Stored data

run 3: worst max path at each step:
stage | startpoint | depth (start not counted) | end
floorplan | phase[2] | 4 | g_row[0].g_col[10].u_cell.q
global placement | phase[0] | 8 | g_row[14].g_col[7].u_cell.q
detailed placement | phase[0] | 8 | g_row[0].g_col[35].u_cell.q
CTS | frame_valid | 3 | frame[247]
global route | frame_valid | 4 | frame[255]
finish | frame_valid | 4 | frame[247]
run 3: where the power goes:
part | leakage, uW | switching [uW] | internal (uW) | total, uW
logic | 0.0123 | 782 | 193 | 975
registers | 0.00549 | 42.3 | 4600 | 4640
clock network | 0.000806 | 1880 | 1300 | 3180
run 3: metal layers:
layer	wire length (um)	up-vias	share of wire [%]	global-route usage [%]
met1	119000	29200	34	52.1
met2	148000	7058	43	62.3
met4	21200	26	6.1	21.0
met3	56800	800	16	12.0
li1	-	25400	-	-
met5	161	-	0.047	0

### PROBLEM TO WORK ON
Above are the records; retype every one exactly.

### RESPONSE AREA
run 3: worst max path at each step:
stage | startpoint | depth (start not counted) | end
floorplan | phase[2] | 4 | g_row[0].g_col[10].u_cell.q
global placement | phase[0] | 8 | g_row[14].g_col[7].u_cell.q
detailed placement | phase[0] | 8 | g_row[0].g_col[35].u_cell.q
CTS | frame_valid | 3 | frame[247]
global route | frame_valid | 4 | frame[255]
finish | frame_valid | 4 | frame[247]
run 3: where the power goes:
part | leakage, uW | switching [uW] | internal (uW) | total, uW
logic | 0.0123 | 782 | 193 | 975
registers | 0.00549 | 42.3 | 4600 | 4640
clock network | 0.000806 | 1880 | 1300 | 3180
run 3: metal layers:
layer	wire length (um)	up-vias	share of wire [%]	global-route usage [%]
met1	119000	29200	34	52.1
met2	148000	7058	43	62.3
met4	21200	26	6.1	21.0
met3	56800	800	16	12.0
li1	-	25400	-	-
met5	161	-	0.047	0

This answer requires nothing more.